Executives don’t like to be told they’re missing out on opportunities to expand their business. The fact is they are.
Most view donating to campaigns to solve world problems as nice things they do to make their customers like them better. Some elevate their efforts to strategic marketing initiatives. But in almost every case, these contributions are actually investments, usually in untapped markets, that are apt to reap a return.
Does that make the gifts less honorable? Hardly. It makes them more sustainable.
When Hillary Clinton became U.S. Secretary of State in 2009, one of her top priorities was to create a new infrastructure of public-private partnerships to tackle social crises worldwide. She recognized a reality: Cross-border global problems are too vast and complicated for one government, one foundation, one public interest group or one company to solve.
Secretary Clinton used what State called the “power to convene” to reach out to disparate corporations, foundations and public interest groups through the Global Partnership Initiative she launched. I helped create and lead that agency for the next four years, and our pitch to the private sector was, “Do good so you can do well.”
Lots of companies and nonprofits still didn’t get it, but fortunately companies like Dow Corning, Morgan Stanley and Shell Oil did. They joined with several foundations and public interest groups to attack a world crisis that most people still don’t recognize as a problem—making sure people have clean cookstoves to use. Sound a little too micro to be thought of as a global concern? Consider this data: It is the fourth largest killer on the planet, taking the lives of 4 million people annually. That’s more than HIV, tuberculosis and malaria combined.

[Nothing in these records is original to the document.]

### src/rtl/z2_cycle_tracker_if.sv
// 68000-side bus signals seen by the Zorro II cycle tracker.
// The CPU/bench drives strobes and address; the tracker answers on DTACK.
interface z2_cycle_tracker_if #(
    parameter int BASE_BITS = 3
);
    logic                   AS_n;
    logic                   UDS_n;
    logic                   LDS_n;
    logic                   RW;
    logic [23:24-BASE_BITS] ADDR;
    logic                   DTACK_n;
    logic                   DTACK_OE;

    modport master (
        output AS_n, UDS_n, LDS_n, RW, ADDR,
        input  DTACK_n, DTACK_OE
    );

    modport slave (
        input  AS_n, UDS_n, LDS_n, RW, ADDR,
        output DTACK_n, DTACK_OE
    );
endinterface

### src/rtl/z2_cycle_tracker.sv
// Follows 68000 bus cycles on the Zorro II side and generates DTACK for
// cycles that hit the autoconfigured Fast RAM window.
module z2_cycle_tracker #(
    parameter int BASE_BITS = 3
) (
    input  logic                 CLK,
    input  logic                 RESET_n,
    z2_cycle_tracker_if.slave    bus,
    input  logic [BASE_BITS-1:0] ram_base,
    input  logic                 ram_configured,
    input  logic                 ram_dtack,
    output logic [1:0]           z2_state,
    output logic                 RAM_CYCLE
);

    typedef enum logic [1:0] {
        S_IDLE  = 2'b00,
        S_START = 2'b01,
        S_DATA  = 2'b10,
        S_END   = 2'b11
    } state_t;

    state_t     state;
    state_t     state_next;
    logic       as_p0, as_p1;
    logic       ds_p0, ds_p1;
    logic [1:0] sync_fill;
    logic       armed;
    logic       ram_cycle, ram_next;
    logic       seen, seen_next;
    logic       dtack_n, dtack_n_next;
    logic       dtack_oe, dtack_oe_next;
    logic       ram_match;

    assign ram_match = ram_configured && (bus.ADDR == ram_base);

    // Synchronizer stages; armed records that AS was seen negated since the
    // last cycle start, so a strobe held across reset release cannot start one.
    always_ff @(posedge CLK or negedge RESET_n) begin
        if (!RESET_n) begin
            as_p0     <= 1'b0;
            as_p1     <= 1'b0;
            ds_p0     <= 1'b0;
            ds_p1     <= 1'b0;
            sync_fill <= 2'b00;
            armed     <= 1'b0;
        end else begin
            as_p0     <= !bus.AS_n;
            as_p1     <= as_p0;
            ds_p0     <= !(bus.UDS_n & bus.LDS_n);
            ds_p1     <= ds_p0;
            sync_fill <= {sync_fill[0], 1'b1};
            if (state == S_IDLE && state_next == S_START)
                armed <= 1'b0;
            else if (sync_fill[1] && !as_p1)
                armed <= 1'b1;
        end
    end

    always_comb begin
        state_next = state;
        ram_next   = ram_cycle;
        seen_next  = seen;
        case (state)
            S_IDLE: begin
                // dtack_oe high while idle marks the release clock
                if (as_p1 && armed && !dtack_oe) begin
                    state_next = S_START;
                    ram_next   = ram_match;
                end
            end
            S_START: if (ds_p1) state_next = S_DATA;
            S_DATA:  if (ram_cycle && (seen || ram_dtack)) state_next = S_END;
            S_END:   ;
            default: state_next = S_IDLE;
        endcase

        if (state != S_IDLE && !as_p1)
            state_next = S_IDLE;
        if (state != S_IDLE && ram_cycle && ram_dtack)
            seen_next = 1'b1;
        if (state_next == S_IDLE) begin
            ram_next  = 1'b0;
            seen_next = 1'b0;
        end

        dtack_oe_next = (state_next != S_IDLE) ? ram_next
                                               : (state != S_IDLE && ram_cycle);
        dtack_n_next  = !(ram_next && seen_next && state_next != S_IDLE);
    end

    // Output register stage
    always_ff @(posedge CLK or negedge RESET_n) begin
        if (!RESET_n) begin
            state     <= S_IDLE;
            ram_cycle <= 1'b0;
            seen      <= 1'b0;
            dtack_n   <= 1'b1;
            dtack_oe  <= 1'b0;
        end else begin
            state     <= state_next;
            ram_cycle <= ram_next;
            seen      <= seen_next;
            dtack_n   <= dtack_n_next;
            dtack_oe  <= dtack_oe_next;
        end
    end

    assign z2_state     = state;
    assign RAM_CYCLE    = ram_cycle;
    assign bus.DTACK_n  = dtack_n;
    assign bus.DTACK_OE = dtack_oe;

endmodule

### src/flat_wrapper.sv
// flat-port wrapper written by rule: the top's interface ports become plain ports
module z2_cycle_tracker_flat 
#(
    parameter int BASE_BITS = 3
)
  (CLK, RESET_n, ram_base, ram_configured, ram_dtack, z2_state, RAM_CYCLE, bus_AS_n, bus_UDS_n, bus_LDS_n, bus_RW, bus_ADDR, bus_DTACK_n, bus_DTACK_OE);
  z2_cycle_tracker_if #(.BASE_BITS(BASE_BITS)) bus_i ();
  input  logic CLK;
  input  logic RESET_n;
  input  logic [BASE_BITS-1:0] ram_base;
  input  logic ram_configured;
  input  logic ram_dtack;
  output logic [1:0] z2_state;
  output logic RAM_CYCLE;
  input wire logic [$bits(bus_i.AS_n)-1:0] bus_AS_n;
  input wire logic [$bits(bus_i.UDS_n)-1:0] bus_UDS_n;
  input wire logic [$bits(bus_i.LDS_n)-1:0] bus_LDS_n;
  input wire logic [$bits(bus_i.RW)-1:0] bus_RW;
  input wire logic [$bits(bus_i.ADDR)-1:0] bus_ADDR;
  output wire logic [$bits(bus_i.DTACK_n)-1:0] bus_DTACK_n;
  output wire logic [$bits(bus_i.DTACK_OE)-1:0] bus_DTACK_OE;
  assign bus_i.AS_n = bus_AS_n;
  assign bus_i.UDS_n = bus_UDS_n;
  assign bus_i.LDS_n = bus_LDS_n;
  assign bus_i.RW = bus_RW;
  assign bus_i.ADDR = bus_ADDR;
  assign bus_DTACK_n = bus_i.DTACK_n;
  assign bus_DTACK_OE = bus_i.DTACK_OE;
  z2_cycle_tracker #(.BASE_BITS(BASE_BITS)) u_core (.CLK(CLK), .RESET_n(RESET_n), .bus(bus_i), .ram_base(ram_base), .ram_configured(ram_configured), .ram_dtack(ram_dtack), .z2_state(z2_state), .RAM_CYCLE(RAM_CYCLE));
endmodule
<file path="src/rtl/change_dispenser_pkg.sv">
// Shared constants for the change dispenser: state encoding, denominations,
// one-hot select codes and fault codes.
package change_dispenser_pkg;

  typedef enum logic [4:0] {
    ST_IDLE   = 5'b00001,
    ST_SELECT = 5'b00010,
    ST_REQ    = 5'b00100,
    ST_DONE   = 5'b01000,
    ST_FAULT  = 5'b10000
  } state_t;

  localparam int unsigned NUM_DEN = 5;

  localparam logic [7:0] DEN_50 = 8'd50;
  localparam logic [7:0] DEN_20 = 8'd20;
  localparam logic [7:0] DEN_10 = 8'd10;
  localparam logic [7:0] DEN_5  = 8'd5;
  localparam logic [7:0] DEN_1  = 8'd1;

  localparam logic [4:0] SEL_50 = 5'b10000;
  localparam logic [4:0] SEL_20 = 5'b01000;
  localparam logic [4:0] SEL_10 = 5'b00100;
  localparam logic [4:0] SEL_5  = 5'b00010;
  localparam logic [4:0] SEL_1  = 5'b00001;

  localparam logic [1:0] FC_NONE      = 2'b00;
  localparam logic [1:0] FC_SHORTFALL = 2'b01;
  localparam logic [1:0] FC_TIMEOUT   = 2'b10;

  function automatic logic [7:0] sel_value(input logic [4:0] sel);
    case (sel)
      SEL_50:  return DEN_50;
      SEL_20:  return DEN_20;
      SEL_10:  return DEN_10;
      SEL_5:   return DEN_5;
      SEL_1:   return DEN_1;
      default: return '0;
    endcase
  endfunction

endpackage

</file>
<file path="src/rtl/coin_stock_bank.sv">
// Per-denomination stock counters: bulk reload plus one decrement port
// addressed by the one-hot dispense select (bit 4 = 50 ... bit 0 = 1).
module coin_stock_bank
  import change_dispenser_pkg::*;
#(
  parameter logic [7:0] STOCK_INIT = 8'd20
) (
  input  logic       sys_clk,
  input  logic       sys_rst,
  input  logic       reload,
  input  logic       dec,
  input  logic [4:0] dec_sel,
  output logic [7:0] stock_50,
  output logic [7:0] stock_20,
  output logic [7:0] stock_10,
  output logic [7:0] stock_5,
  output logic [7:0] stock_1,
  output logic [4:0] nonzero
);

  for (genvar g = 0; g < NUM_DEN; g++) begin : g_cnt
    logic [7:0] cnt;

    always_ff @(posedge sys_clk) begin
      if (sys_rst || reload) begin
        cnt <= STOCK_INIT;
      end else if (dec && dec_sel[g] && (cnt != '0)) begin
        cnt <= cnt - 8'd1;
      end
    end

    assign nonzero[g] = (cnt != '0);
  end

  assign stock_1  = g_cnt[0].cnt;
  assign stock_5  = g_cnt[1].cnt;
  assign stock_10 = g_cnt[2].cnt;
  assign stock_20 = g_cnt[3].cnt;
  assign stock_50 = g_cnt[4].cnt;

endmodule

</file>
<file path="src/rtl/change_dispenser.sv">
// Pays out a change amount greedily as 50/20/10/5/1 units, one req/ack
// handshake per unit, with shortfall and mechanism-timeout faults.
module change_dispenser
  import change_dispenser_pkg::*;
#(
  parameter logic [7:0]  STOCK_INIT  = 8'd20,
  parameter int unsigned ACK_TIMEOUT = 1000,
  parameter int unsigned TO_W        = 10
) (
  input  logic       sys_clk,
  input  logic       sys_rst,
  input  logic       start,
  input  logic [7:0] change_amount,
  input  logic       restock,
  input  logic       clear,
  input  logic       disp_ack,
  output logic       disp_req,
  output logic [4:0] disp_sel,
  output logic       busy,
  output logic       done,
  output logic       fault,
  output logic [1:0] fault_code,
  output logic [7:0] remaining,
  output logic [7:0] stock_50,
  output logic [7:0] stock_20,
  output logic [7:0] stock_10,
  output logic [7:0] stock_5,
  output logic [7:0] stock_1
);

  localparam logic [TO_W-1:0] TO_LAST = TO_W'(ACK_TIMEOUT - 1);

  state_t          state, state_nx;
  logic [TO_W-1:0] to_cnt;
  logic [4:0]      nonzero, avail, pick;
  logic            ack_take, timed_out, reload;

  assign ack_take  = (state == ST_REQ) && disp_ack;
  assign timed_out = (state == ST_REQ) && !disp_ack && (to_cnt == TO_LAST);
  assign reload    = (state == ST_IDLE) && restock;

  coin_stock_bank #(.STOCK_INIT(STOCK_INIT)) u_bank (
    .sys_clk  (sys_clk),
    .sys_rst  (sys_rst),
    .reload   (reload),
    .dec      (ack_take),
    .dec_sel  (disp_sel),
    .stock_50 (stock_50),
    .stock_20 (stock_20),
    .stock_10 (stock_10),
    .stock_5  (stock_5),
    .stock_1  (stock_1),
    .nonzero  (nonzero)
  );

  // Candidates: in stock and not larger than what is still owed.
  assign avail = nonzero & {remaining >= DEN_50, remaining >= DEN_20,
                            remaining >= DEN_10, remaining >= DEN_5,
                            remaining >= DEN_1};

  always_comb begin
    pick     = '0;
    state_nx = state;
    if      (avail[4]) pick = SEL_50;
    else if (avail[3]) pick = SEL_20;
    else if (avail[2]) pick = SEL_10;
    else if (avail[1]) pick = SEL_5;
    else if (avail[0]) pick = SEL_1;

    case (state)
      ST_IDLE:   if (start) state_nx = (change_amount == '0) ? ST_DONE : ST_SELECT;
      ST_SELECT: begin
        if (remaining == '0)  state_nx = ST_DONE;
        else if (pick != '0)  state_nx = ST_REQ;
        else                  state_nx = ST_FAULT;
      end
      ST_REQ: begin
        if (disp_ack)       state_nx = ST_SELECT;
        else if (timed_out) state_nx = ST_FAULT;
      end
      ST_DONE:   state_nx = ST_IDLE;
      ST_FAULT:  if (clear) state_nx = ST_IDLE;
      default:   state_nx = ST_IDLE;
    endcase
  end

  always_ff @(posedge sys_clk) begin
    if (sys_rst) begin
      state      <= ST_IDLE;
      remaining  <= '0;
      disp_sel   <= '0;
      fault_code <= FC_NONE;
      to_cnt     <= '0;
    end else begin
      state <= state_nx;
      case (state)
        ST_IDLE: if (start) remaining <= change_amount;
        ST_SELECT: begin
          disp_sel <= pick;
          to_cnt   <= '0;
          if ((remaining != '0) && (pick == '0)) fault_code <= FC_SHORTFALL;
        end
        ST_REQ: begin
          if (disp_ack)       remaining  <= remaining - sel_value(disp_sel);
          else if (timed_out) fault_code <= FC_TIMEOUT;
          else                to_cnt     <= to_cnt + TO_W'(1);
        end
        ST_FAULT: if (clear) fault_code <= FC_NONE;
        default: ;
      endcase
    end
  end

  assign disp_req = (state == ST_REQ);
  assign busy     = (state != ST_IDLE);
  assign done     = (state == ST_DONE);
  assign fault    = (state == ST_FAULT);

endmodule

</file>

Cross-border problems are too vast and complicated for one government, one foundation, one public interest group or one company to solve on their own.
Nearly 3 billion people daily cook on open fires and cookstoves fueled by coal or wood. In places like Africa, Asia and Latin America, the pollution from the smoke and toxic emissions disproportionately sickens women and children, who tend to do the cooking or at least be in the home where the cooking is done. Inhaling these fumes causes lung cancer, heart disease, childhood pneumonia and chronic obstructive pulmonary disease, as well as burns from open flames, home fires and low-birth weights. The black carbon and methane discharges exacerbate already deadly air pollution, particularly in urban areas, and are considered a contributor to worsening climate change.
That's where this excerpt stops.